Transformed
My family is a nuclear one... consisting of my father- officer in irrigation department :a perfect gentleman,my mother- housewife: a typical family person, my younger sister-pursuing BTech: the most naughtiest person i know, and finally myself-running my own buisness of automobile accessories: a very reserved personality.
We are a middle class family and well settled in the heart of the city. The central point of attraction of my narration is my sister. Without her presence, my home turns to a mere house. Always running around, doing naughty stuffs and teasing me... was her main hobby.Where as i was totally opposite to her character. I like to spend time alone... hate public gatherings... naturally because i was a real reserved character. Though i hate time spent with my sister teasing each other,quarelling on silly matters and times filled with ego's... those were the little moments in my life when i had fun without even my knowledge...
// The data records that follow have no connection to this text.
Background: an optimization exercise with open tools, aiming at small area. Do not read the settings as production practice. RTL that was checked went through simulation tests only; none was proved equivalent to the original. Power figures rest on the tool's default switching activity, not on a simulated workload.

==> inputs of 11-18 <==
==> flow/design.v <==
package mem_bus_pkg;
    localparam int WORD_BYTES = 2;
    localparam int WORDS      = 128;
endpackage
module data_mem_responder #(
    parameter int ADDR_W      = 8,
    parameter int DATA_W      = 16,
    parameter int WAIT_STATES = 1
) (
    input  logic              clk,
    input  logic              rst_n,
    input  logic              mem_req,
    input  logic              mem_we,
    input  logic [ADDR_W-1:0] mem_addr,
    input  logic [DATA_W-1:0] mem_in,
    output logic [DATA_W-1:0] mem_out,
    output logic              mem_ready,
    input  logic              ld_clear,
    input  logic              ld_valid,
    input  logic [7:0]        ld_byte,
    output logic              ld_ready
);
    localparam int WADDR_W = ADDR_W - 1;
    localparam int WORDS   = 2**WADDR_W;
    localparam int HW      = DATA_W / 2;
    logic                rdw_q, wrw_q, rsp_q;
    logic                idle;
    logic [ADDR_W-1:0]   ld_ptr_q;
    logic [DATA_W-1:0]   mem_out_q;
    logic [7:0]          acc_lo_q, acc_lo_d;
    logic [15:0]         acc_hi_q, acc_hi_d;
    logic [DATA_W-1:0]   bus_data_q;
    logic [7:0]          ld_byte_q;
    logic [ADDR_W-1:0]   ld_addr_q;
    logic                ld_pend_q;
    logic                bus_acc, ld_wr;
    logic [DATA_W-1:0]   wr_data;
    logic [7:0]          ld_lo;
    logic [15:0]         ld_hi;
    logic [WORDS-1:0][DATA_W-1:0] mem_q;
    logic [1:0][7:0]              wr_lo_n;
    logic [15:0]                  wr_hi_n;
    logic [WORDS-1:0][1:0]        wr_en, wr_en_n;
    logic [WORDS-1:0][DATA_W-1:0] mem_d;
    logic [WORDS-1:0]             rd_sel_n;
    logic [DATA_W-1:0][WORDS-1:0] rd_bits;
    logic [DATA_W-1:0]            rd_word;
    assign idle     = ~(rdw_q | wrw_q | rsp_q);
    assign ld_ready = idle & ~mem_req & ~ld_clear;
    assign bus_acc = idle & mem_req;
    assign ld_wr   = ld_ready & ld_valid;
    always_ff @(posedge clk or negedge rst_n) begin
        if (!rst_n) begin
            rdw_q <= 1'b0;
            wrw_q <= 1'b0;
            rsp_q <= 1'b0;
        end else begin
            rdw_q <= bus_acc & ~mem_we;
            wrw_q <= bus_acc & mem_we;
            rsp_q <= rdw_q | wrw_q;
        end
    end
    always_ff @(posedge clk or negedge rst_n) begin
        if (!rst_n) begin
            ld_ptr_q <= '0;
        end else if (ld_clear) begin
            ld_ptr_q <= '0;
        end else if (ld_wr) begin
            ld_ptr_q <= ld_ptr_q + 1'b1;
        end
    end
    dmr_dec3en u_alo (.a(mem_addr[3:1]), .en(bus_acc), .y(acc_lo_d));
    dmr_dec4en u_ahi (.a(mem_addr[7:4]), .en(bus_acc), .y(acc_hi_d));
    always_ff @(posedge clk) begin
        acc_lo_q   <= acc_lo_d;
        acc_hi_q   <= acc_hi_d;
        bus_data_q <= mem_in;
        ld_byte_q  <= ld_byte;
        ld_addr_q  <= ld_ptr_q;
        ld_pend_q  <= ld_wr;
    end
    dmr_dec3 u_llo (.a(ld_addr_q[3:1]), .y(ld_lo));
    dmr_dec4 u_lhi (.a(ld_addr_q[7:4]), .y(ld_hi));
    always_comb begin
        for (int k = 0; k < 8; k++) begin
            wr_lo_n[0][k] = ~((wrw_q & acc_lo_q[k]) | (ld_pend_q & ~ld_addr_q[0] & ld_lo[k]));
            wr_lo_n[1][k] = ~((wrw_q & acc_lo_q[k]) | (ld_pend_q &  ld_addr_q[0] & ld_lo[k]));
        end
        for (int j = 0; j < 16; j++) begin
            wr_hi_n[j] = ~(acc_hi_q[j] | (ld_pend_q & ld_hi[j]));
        end
    end
    assign wr_data = wrw_q ? bus_data_q : {2{ld_byte_q}};
    for (genvar w = 0; w < WORDS; w++) begin : g_word
        for (genvar l = 0; l < 2; l++) begin : g_lane
            dmr_nor2 u_we  (.a(wr_lo_n[l][w % 8]), .b(wr_hi_n[w / 8]), .y(wr_en[w][l]));
            dmr_inv  u_wen (.a(wr_en[w][l]), .y(wr_en_n[w][l]));
        end
    end
    for (genvar w = 0; w < WORDS; w++) begin : g_mem
        for (genvar b = 0; b < DATA_W; b++) begin : g_bit
            dmr_hold u_h (.we(wr_en[w][b / HW]), .we_n(wr_en_n[w][b / HW]), .wd(wr_data[b]),
                          .q(mem_q[w][b]), .d(mem_d[w][b]));
        end
    end
    always_ff @(posedge clk) mem_q <= mem_d;
    mem_word_ram #(.AW(WADDR_W)) u_rsel (.lo(acc_lo_q), .hi(acc_hi_q), .sel_n(rd_sel_n));
    for (genvar b = 0; b < DATA_W; b++) begin : g_rbit
        for (genvar w = 0; w < WORDS; w++) begin : g_w
            assign rd_bits[b][w] = mem_q[w][b];
        end
        dmr_rd_bit u_rd (.d(rd_bits[b]), .sel_n(rd_sel_n), .y(rd_word[b]));
    end
    always_ff @(posedge clk or negedge rst_n) begin
        if (!rst_n) begin
            mem_out_q <= '0;
        end else if (rdw_q) begin
            mem_out_q <= rd_word;
        end
    end
    assign mem_out   = mem_out_q;
    assign mem_ready = rsp_q;
endmodule
module mem_word_ram #(
    parameter int AW = 7
) (
    input  logic [7:0]       lo,
    input  logic [15:0]      hi,
    output logic [2**AW-1:0] sel_n
);
    for (genvar w = 0; w < 2**AW; w++) begin : g_sel
        dmr_nand2 u_s (.a(lo[w % 8]), .b(hi[w / 8]), .y(sel_n[w]));
    end
endmodule
module dmr_dec3en (
    input  logic [2:0] a,
    input  logic       en,
    output logic [7:0] y
);
    always_comb for (int i = 0; i < 8; i++) y[i] = en & (a == 3'(i));
endmodule
module dmr_dec4en (
    input  logic [3:0]  a,
    input  logic        en,
    output logic [15:0] y
);
    always_comb for (int i = 0; i < 16; i++) y[i] = en & (a == 4'(i));
endmodule
module dmr_dec3 (
    input  logic [2:0] a,
    output logic [7:0] y
);
    always_comb for (int i = 0; i < 8; i++) y[i] = (a == 3'(i));
endmodule
module dmr_dec4 (
    input  logic [3:0]  a,
    output logic [15:0] y
);
    always_comb for (int i = 0; i < 16; i++) y[i] = (a == 4'(i));
endmodule
module dmr_dec3en_n (
    input  logic [2:0] a,
    input  logic       en,
    output logic [7:0] y_n
);
    always_comb for (int i = 0; i < 8; i++) y_n[i] = ~(en & (a == 3'(i)));
endmodule
module dmr_dec4n (
    input  logic [3:0]  a,
    output logic [15:0] y_n
);
    always_comb for (int i = 0; i < 16; i++) y_n[i] = ~(a == 4'(i));
endmodule
module dmr_rd_bit (
    input  logic [127:0] d,
    input  logic [127:0] sel_n,
    output logic         y
);
    logic [63:0] l1;
    logic [15:0] l2;
    logic [7:0]  l3;
    logic [1:0]  l4;
    for (genvar i = 0; i < 64; i++) begin : g_l1
        dmr_o22ai u (.a1(d[2*i]), .a2(sel_n[2*i]), .b1(d[2*i+1]), .b2(sel_n[2*i+1]), .y(l1[i]));
    end
    for (genvar i = 0; i < 16; i++) begin : g_l2
        dmr_or4 u (.a(l1[4*i +: 4]), .y(l2[i]));
    end
    for (genvar i = 0; i < 8; i++) begin : g_l3
        dmr_nor2 u (.a(l2[2*i]), .b(l2[2*i+1]), .y(l3[i]));
    end
    for (genvar i = 0; i < 2; i++) begin : g_l4
        dmr_nand4 u (.a(l3[4*i +: 4]), .y(l4[i]));
    end
    dmr_nor2 u_l5 (.a(l4[0]), .b(l4[1]), .y(y));
endmodule
module dmr_hold (
    input  logic we, we_n, wd, q,
    output logic d
);
    assign d = (we & wd) | (we_n & q);
endmodule
module dmr_inv (
    input  logic a,
    output logic y
);
    assign y = ~a;
endmodule
module dmr_o22ai (
    input  logic a1, a2, b1, b2,
    output logic y
);
    assign y = ~((a1 | a2) & (b1 | b2));
endmodule
module dmr_or4 (
    input  logic [3:0] a,
    output logic       y
);
    assign y = |a;
endmodule
module dmr_nand4 (
    input  logic [3:0] a,
    output logic       y
);
    assign y = ~&a;
endmodule
module dmr_nand2 (
    input  logic a, b,
    output logic y
);
    assign y = ~(a & b);
endmodule
module dmr_nor2 (
    input  logic a, b,
    output logic y
);
    assign y = ~(a | b);
endmodule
She got out of college... and got placed in an MNC. She would come home on weekends and return on sunday nights.Every time she comes home, she hugs me with affection and talks about a lot of stuffs at her office... i just smile, for i didn't know the art of expressing love. During the evening walks... she hold on to my biceps with both her hands and walk close holding me tight,with never lasting lectures. I feel embarrassed as she holds me... and cared more about the public than her affection. It was the natural reaction from a person like me who is reserved to the core.
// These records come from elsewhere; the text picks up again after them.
Background: an optimization exercise with open tools, aiming at small area, a short achievable clock period and few clock cycles per item. Do not read the settings as production practice. Where RTL was checked, it was by simulation tests only, not by an equivalence proof against the original. No activity file was given, so power comes from the tool's default toggle rates.

Setup of north:
## round_robin_sleep_scheduler_unit
module round_robin_sleep_scheduler_unit (
  input  logic                clk_i,
  input  logic                rst_ni,
  input  logic                start,
  input  logic [17:0]         item_i,
  output logic                busy,
  input  logic                cfg_we_i,
  input  logic [7:0]          cfg_wdata_i,
  output logic                done_o,
  output logic [8:0]          result_o
);
Size in the first run: about 1,400 cells after synthesis, ~350 flip-flops, ~41 I/O pins.
Settings: LEC_CHECK=0, CAP_MARGIN=20, CORE_MARGIN=2, CORE_UTILIZATION=50, CTS_CLUSTER_DIAMETER=100, CTS_CLUSTER_SIZE=30, SETUP_SLACK_MARGIN=5, SLEW_MARGIN=20; clock period 8.0 ns.
run.sh (not shown) runs the stock make flow with config.mk's settings and CLKGATE_MAP_FILE= SYNTH_SCRIPT=/design/flow/synth_recipe.tcl, a recipe that flattens the netlist after the stock synthesis.
Testbench counts of north, summed over its fixed seeds: cycles 8,000, items 8,000.
What south does differently from north at the input level:
- CTS_CLUSTER_DIAMETER no longer set, was 100
- ABC_AREA now 1, previously not set
- CTS_CLUSTER_SIZE no longer set, was 30
==> comparison <==
Data arrival time of the worst path of north is on par with south.
Cell area after layout delta for south relative to north: 11% higher
Of south and north, north shows the higher distinct cell type count after synthesis, with south below it.
Diff north -> south: reported combinational group power saw an increase, sequential share of the synthesized area fell by 4.1 points.
Width of the die on south is up relative to north.
Run comparison: north dominant combinational cell family by area after synthesis XOR/XNOR gates; south dominant combinational cell family by area after synthesis simple AND/OR/NAND/NOR gates
Re total stage count of the critical path: south is 4 up on north.
Overall via count from detail_route grows by more than 10% when moving from north to south.
Inputs modified between south and east:
- PLACE_DENSITY_LB_ADDON now 0.1, previously not set
- ABC_AREA no longer set, was 1
- CTS_CLUSTER_DIAMETER now 90, previously not set
- CTS_CLUSTER_SIZE now 28, previously not set
## What came out
- In the final design statistics, east uses fewer standard cells in total than south.
- For east, the group with the largest share of power was sequential cells, unlike south, where it was combinational logic.
- Post-synthesis adder-cell area fraction: east vs south up 0.17 points
- Final net count, south and east: higher on south
- Diff south -> east | design area | decrease of 9.3%
- east gives more setup slack at placement than south did.
- Taking south as the reference point, the post-synthesis compound-gate area fraction of east rises by 3.6 points.
- Looking at actual transition at the worst max-transition pin across south and east, the one that comes out lower is east.
- Comparing south and east, the higher met1 global-route usage is on south.
- Compared with south, east shows a lower number of tap cells added at floorplan.
For west, these inputs were changed with respect to east:
- an added ABC_AREA of 1
- a deleted CTS_CLUSTER_SIZE that had been 28
- an added ABC_CLOCK_PERIOD_IN_PS of 8000
- a deleted PLACE_DENSITY_LB_ADDON that had been 0.1
- a deleted CTS_CLUSTER_DIAMETER that had been 90
--- outcome ---
Comparing number of clock-tree buffers in the layout for west and east, the bigger number came from west. Total number of cells along the worst setup path: east vs west identical. Total of plain and repair buffers excluding clock buffers in west is 22 below east. Combinational share of power for west: 0.2 points down relative to east. Looking at end-of-flow core utilization, west sits 1.0 points higher than east does. The run with more setup slack is west; east has less. Going from east to west, clock-pin slew on the worst setup and hold paths moved down; worst ir drop on vdd moved down; cell count after synthesis moved up. In west, the count of standard-cell rows came out 4.5% above the value in east.

* * *

round_robin_sleep_scheduler_unit again, from the RTL that the note above started with.
make LEC_CHECK=0 CAP_MARGIN=20 CORE_MARGIN=2 CORE_UTILIZATION=50 CTS_CLUSTER_DIAMETER=80 CTS_CLUSTER_SIZE=25 SETUP_SLACK_MARGIN=5 SLEW_MARGIN=20 finish   # period 8.0 ns
Testbench counts at the start, summed over its fixed seeds: cycles 8,000, items 8,000.
Next try:
==> flow/flow/run.sh (new file) <==
#!/bin/bash
set -euo pipefail
export SETUP_SLACK_MARGIN=5.5
bash standard.sh > standard_flow.log 2>&1
==> flow/standard.sh (new file) <==
#!/bin/bash
# synth_recipe.tcl (not shown) runs the flow's synth.tcl, then flattens the netlist and writes it again
# the make line also repeats each setting of config.mk as NAME=value (left out here)
make -C /OpenROAD-flow-scripts/flow DESIGN_CONFIG=/design/flow/config.mk WORK_HOME=/design/flow/orfs CLKGATE_MAP_FILE= SYNTH_SCRIPT=/design/flow/synth_recipe.tcl "${@:-finish}"
Settings changed: ABC_AREA set to 1, CTS_CLUSTER_DIAMETER 80 to not set, CTS_CLUSTER_SIZE 25 to not set, SETUP_SLACK_MARGIN 5 to not set.
removed: flow/run.sh
=> Routed wire length climbs by 17%. Synthesized cell count climbs by 45%. Sequential share of layout area goes down by 8.5 points. Count of clock-buffer cells in the layout rises by 33.

* * *

Setup of run A:
The RTL this note starts from:
==> flow/design.v <==
package rrss_pkg;
  localparam int NUM_SLOTS  = 16;
  localparam int SLOT_W     = 4;
  localparam logic [7:0] TIME_SLICE_RST = 8'd16;
  localparam logic [1:0] ACT_TICK  = 2'd0;
  localparam logic [1:0] ACT_SLEEP = 2'd1;
  localparam logic [1:0] ACT_EXIT  = 2'd2;
  localparam logic [1:0] ACT_FORK  = 2'd3;
endpackage
module round_robin_sleep_scheduler_unit (
  input  logic                clk_i,
  input  logic                rst_ni,
  input  logic                start,
  input  logic [17:0]         item_i,
  output logic                busy,
  input  logic                cfg_we_i,
  input  logic [7:0]          cfg_wdata_i,
  output logic                done_o,
  output logic [8:0]          result_o
);
  localparam int N = rrss_pkg::NUM_SLOTS;
  logic [N-1:0]  alive_q, blk_q;
  logic [15:0]   wake_q [0:N-1];
  logic [15:0]   step_q;
  logic [3:0]    cur_q;
  logic [7:0]    slice_q;
  logic [7:0]    ts_q;
  logic          done_q;
  logic [3:0]    new_slot_q;
  logic          failed_q;
  logic [1:0]    act;
  logic [15:0]   ticks;
  logic          is_tick, is_sleep, is_exit, is_fork;
  logic          step, charge, sw;
  logic [N-1:0]  cur_oh, after_cur;
  logic [N-1:0]  eq, cand, cand_hi, first_hi, first_all, pick_oh;
  logic          any_hi, any_cand;
  logic [3:0]    found_idx, pick_idx;
  logic [N-1:0]  dead, first_dead;
  logic [3:0]    dead_idx;
  logic          any_dead;
  logic [15:0]   wake_new;
  assign act      = item_i[17:16];
  assign ticks    = item_i[15:0];
  assign is_tick  = (act == rrss_pkg::ACT_TICK);
  assign is_sleep = (act == rrss_pkg::ACT_SLEEP);
  assign is_exit  = (act == rrss_pkg::ACT_EXIT);
  assign is_fork  = (act == rrss_pkg::ACT_FORK);
  assign step   = start & (is_tick | is_exit | (is_sleep & (|ticks)));
  assign charge = is_tick & (slice_q != ts_q);
  assign sw     = step & ~charge;
  always_comb begin
    for (int i = 0; i < N; i++) begin
      cur_oh[i]    = (cur_q == 4'(i));
      after_cur[i] = (4'(i) > cur_q);
      eq[i]        = (wake_q[i] == step_q);
    end
  end
  assign cand    = alive_q & (~blk_q | eq) & ~cur_oh & ~16'b1;
  assign cand_hi = cand & after_cur;
  always_comb begin
    for (int i = 0; i < N; i++) begin
      first_hi[i]   = cand_hi[i] & ~|(cand_hi & ((16'b1 << i) - 16'b1));
      first_all[i]  = cand[i] & ~|(cand & ((16'b1 << i) - 16'b1));
      first_dead[i] = dead[i] & ~|(dead & ((16'b1 << i) - 16'b1));
    end
  end
  assign any_hi   = |cand_hi;
  assign any_cand = |cand;
  always_comb begin
    found_idx = '0;
    dead_idx  = '0;
    for (int i = 0; i < N; i++) begin
      if ((any_hi ? first_hi[i] : first_all[i])) found_idx = found_idx | 4'(i);
      if (first_dead[i]) dead_idx = dead_idx | 4'(i);
    end
  end
  assign pick_oh  = any_cand ? (any_hi ? first_hi : first_all)
                             : (is_tick ? cur_oh : 16'b1);
  assign pick_idx = any_cand ? found_idx : (is_tick ? cur_q : 4'd0);
  assign dead     = ~alive_q;
  assign any_dead = |dead;
  assign wake_new = step_q + ticks;
  always_ff @(posedge clk_i or negedge rst_ni) begin
    if (!rst_ni) begin
      alive_q <= 16'b1;
      blk_q   <= '0;
    end else begin
      for (int i = 0; i < N; i++) begin
        if (step) begin
          if (cur_oh[i]) begin
            if (is_sleep) blk_q[i] <= 1'b1;
            if (is_exit) alive_q[i] <= 1'b0;
          end else if (blk_q[i] & eq[i]) begin
            blk_q[i] <= 1'b0;
          end
          if (sw & pick_oh[i]) begin
            alive_q[i] <= 1'b1;
            blk_q[i]   <= 1'b0;
          end
        end
        if (start & is_fork & first_dead[i]) begin
          alive_q[i] <= 1'b1;
        end
      end
    end
  end
  always_ff @(posedge clk_i) begin
    for (int i = 0; i < N; i++) begin
      if (cur_oh[i]) wake_q[i] <= wake_new;
    end
  end
  always_ff @(posedge clk_i or negedge rst_ni) begin
    if (!rst_ni) begin
      step_q  <= '0;
      cur_q   <= '0;
      slice_q <= '0;
      ts_q    <= rrss_pkg::TIME_SLICE_RST;
      done_q  <= 1'b0;
    end else begin
      if (cfg_we_i) ts_q <= cfg_wdata_i;
      if (step) step_q <= step_q + 16'd1;
      if (sw) begin
        cur_q   <= pick_idx;
        slice_q <= 8'd1;
      end else if (step) begin
        slice_q <= slice_q + 8'd1;
      end
      done_q <= start;
    end
  end
  always_ff @(posedge clk_i) begin
    if (start) begin
      new_slot_q <= (is_fork & any_dead) ? dead_idx : 4'd0;
      failed_q   <= is_fork & ~any_dead;
    end
  end
  assign busy     = 1'b0;
  assign done_o   = done_q;
  assign result_o = {cur_q, new_slot_q, failed_q};
endmodule
==> flow/config.mk <==
export PLATFORM = sky130hd
export DESIGN_NAME = round_robin_sleep_scheduler_unit
export DESIGN_NICKNAME = round_robin_sleep_scheduler_unit
export VERILOG_FILES = /design/flow/design.v
export SDC_FILE = /design/flow/constraint.sdc
export NUM_CORES = 4
export LEC_CHECK = 0
export ABC_CLOCK_PERIOD_IN_PS = 2500
export CAP_MARGIN = 20
export CORE_MARGIN = 2
export CORE_UTILIZATION = 60
export SETUP_SLACK_MARGIN = 5
export SLEW_MARGIN = 20
==> flow/constraint.sdc <==
create_clock -name core_clock -period 8.0 [get_ports {clk_i}]
set_input_delay 1.6000 -clock core_clock [delete_from_list [all_inputs] [get_ports {clk_i}]]
set_output_delay 1.6000 -clock core_clock [all_outputs]
set_load 0.01 [all_outputs]
Stock flow here: none of the scripts above is used.
Testbench counts of run A, summed over its fixed seeds: cycles 8,000, items 8,000.
Relative to run A, the following input files were edited for run D:
Settings: changing ABC_CLOCK_PERIOD_IN_PS from 2500 to 3000; changing CORE_UTILIZATION from 60 to 40; changing SETUP_SLACK_MARGIN from 5 to 4.5.
--- outcome ---
- Run D went all the way through the flow, and no timing, DRC or antenna check failed.
- Run comparison: run A group drawing the most power combinational logic; run D group drawing the most power registers
- Diff run A -> run D: synthesis-to-layout area growth fell by 12 points; sequential share of layout area climbed 4.2 points.
- Diff run A -> run D: area fraction in compound gates after synthesis closely matched the old numbers; final area down 1900 um2.

* * *

Another version of the RTL of round_robin_sleep_scheduler_unit (not shown whole).
For scale: roughly 1600 cells after synthesis, about 380 flip-flops, about 41 I/O pins, about 18000 µm² of cells after synthesis.
clock: 8.0 ns
lec_check: 0
abc_clock_period_in_ps: 2500
cap_margin: 20
core_margin: 2
core_utilization: 40
setup_slack_margin: 5
slew_margin: 20
The first run completed without violations.
==> next run, changes <==
Settings changed: ABC_CLOCK_PERIOD_IN_PS 2500 to 3000, SETUP_SLACK_MARGIN 5 to 4.5.
After rerunning:
- synthesized area stays the same
- cell count is lower slightly
- count of clock-buffer cells in the layout came out higher by 12
- register-to-register slack is worse by 440 ps
- core utilization went down by 1.5 points
- clock skew barely changes
- die area is unchanged
- routed wire length shrinks by a few percent
Function was not checked in any run of this note: the RTL went through the layout flow alone.

* * *

== job 1054 ==
RTL: one of the versions met above, not the one the previous note started from.
For scale: ~1500 cells after synthesis, about 41 I/O pins, about 18000 um^2 of cells after synthesis.
clock: 8.0 ns
lec_check: 0
cap_margin: 20
core_margin: 2
core_utilization: 50
cts_cluster_diameter: 100
cts_cluster_size: 30
setup_slack_margin: 5
slew_margin: 20
synth_hierarchical: 1
Looking at the reports, job 1054 completed the entire flow and the layout it produced met the timing, design-rule and antenna checks.
Testbench counts of job 1054, summed over its fixed seeds: cycles 8,000, items 8,000.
It was a sunday, and she was leaving to her workplace.I had to drop her at the railway station.As usual it was late when we left from home.Somehow i managed to reach the railway station on time and was relieved to watch the train still not left.
I hurried her to board the train... and even forgot to bid goodbye to her. I could watch her runnning towards her compartment. By the time i could warn her to watch for the train moving... it had started moving at a good pace. She reached out for the door and all i could see was she slipping and falling between the platform and the railway track.She fell in between the train wheels and disappeared in seconds.... i... i.. was speechless...mourning like a stray dog... sitting on my bike... all helpless. It felt like someone ripped open my chest and stabbed right through my heart twice or thrice. I forgot the whole world around me... i couldn't sense anything... i was crying out of the greatest pain i have ever had...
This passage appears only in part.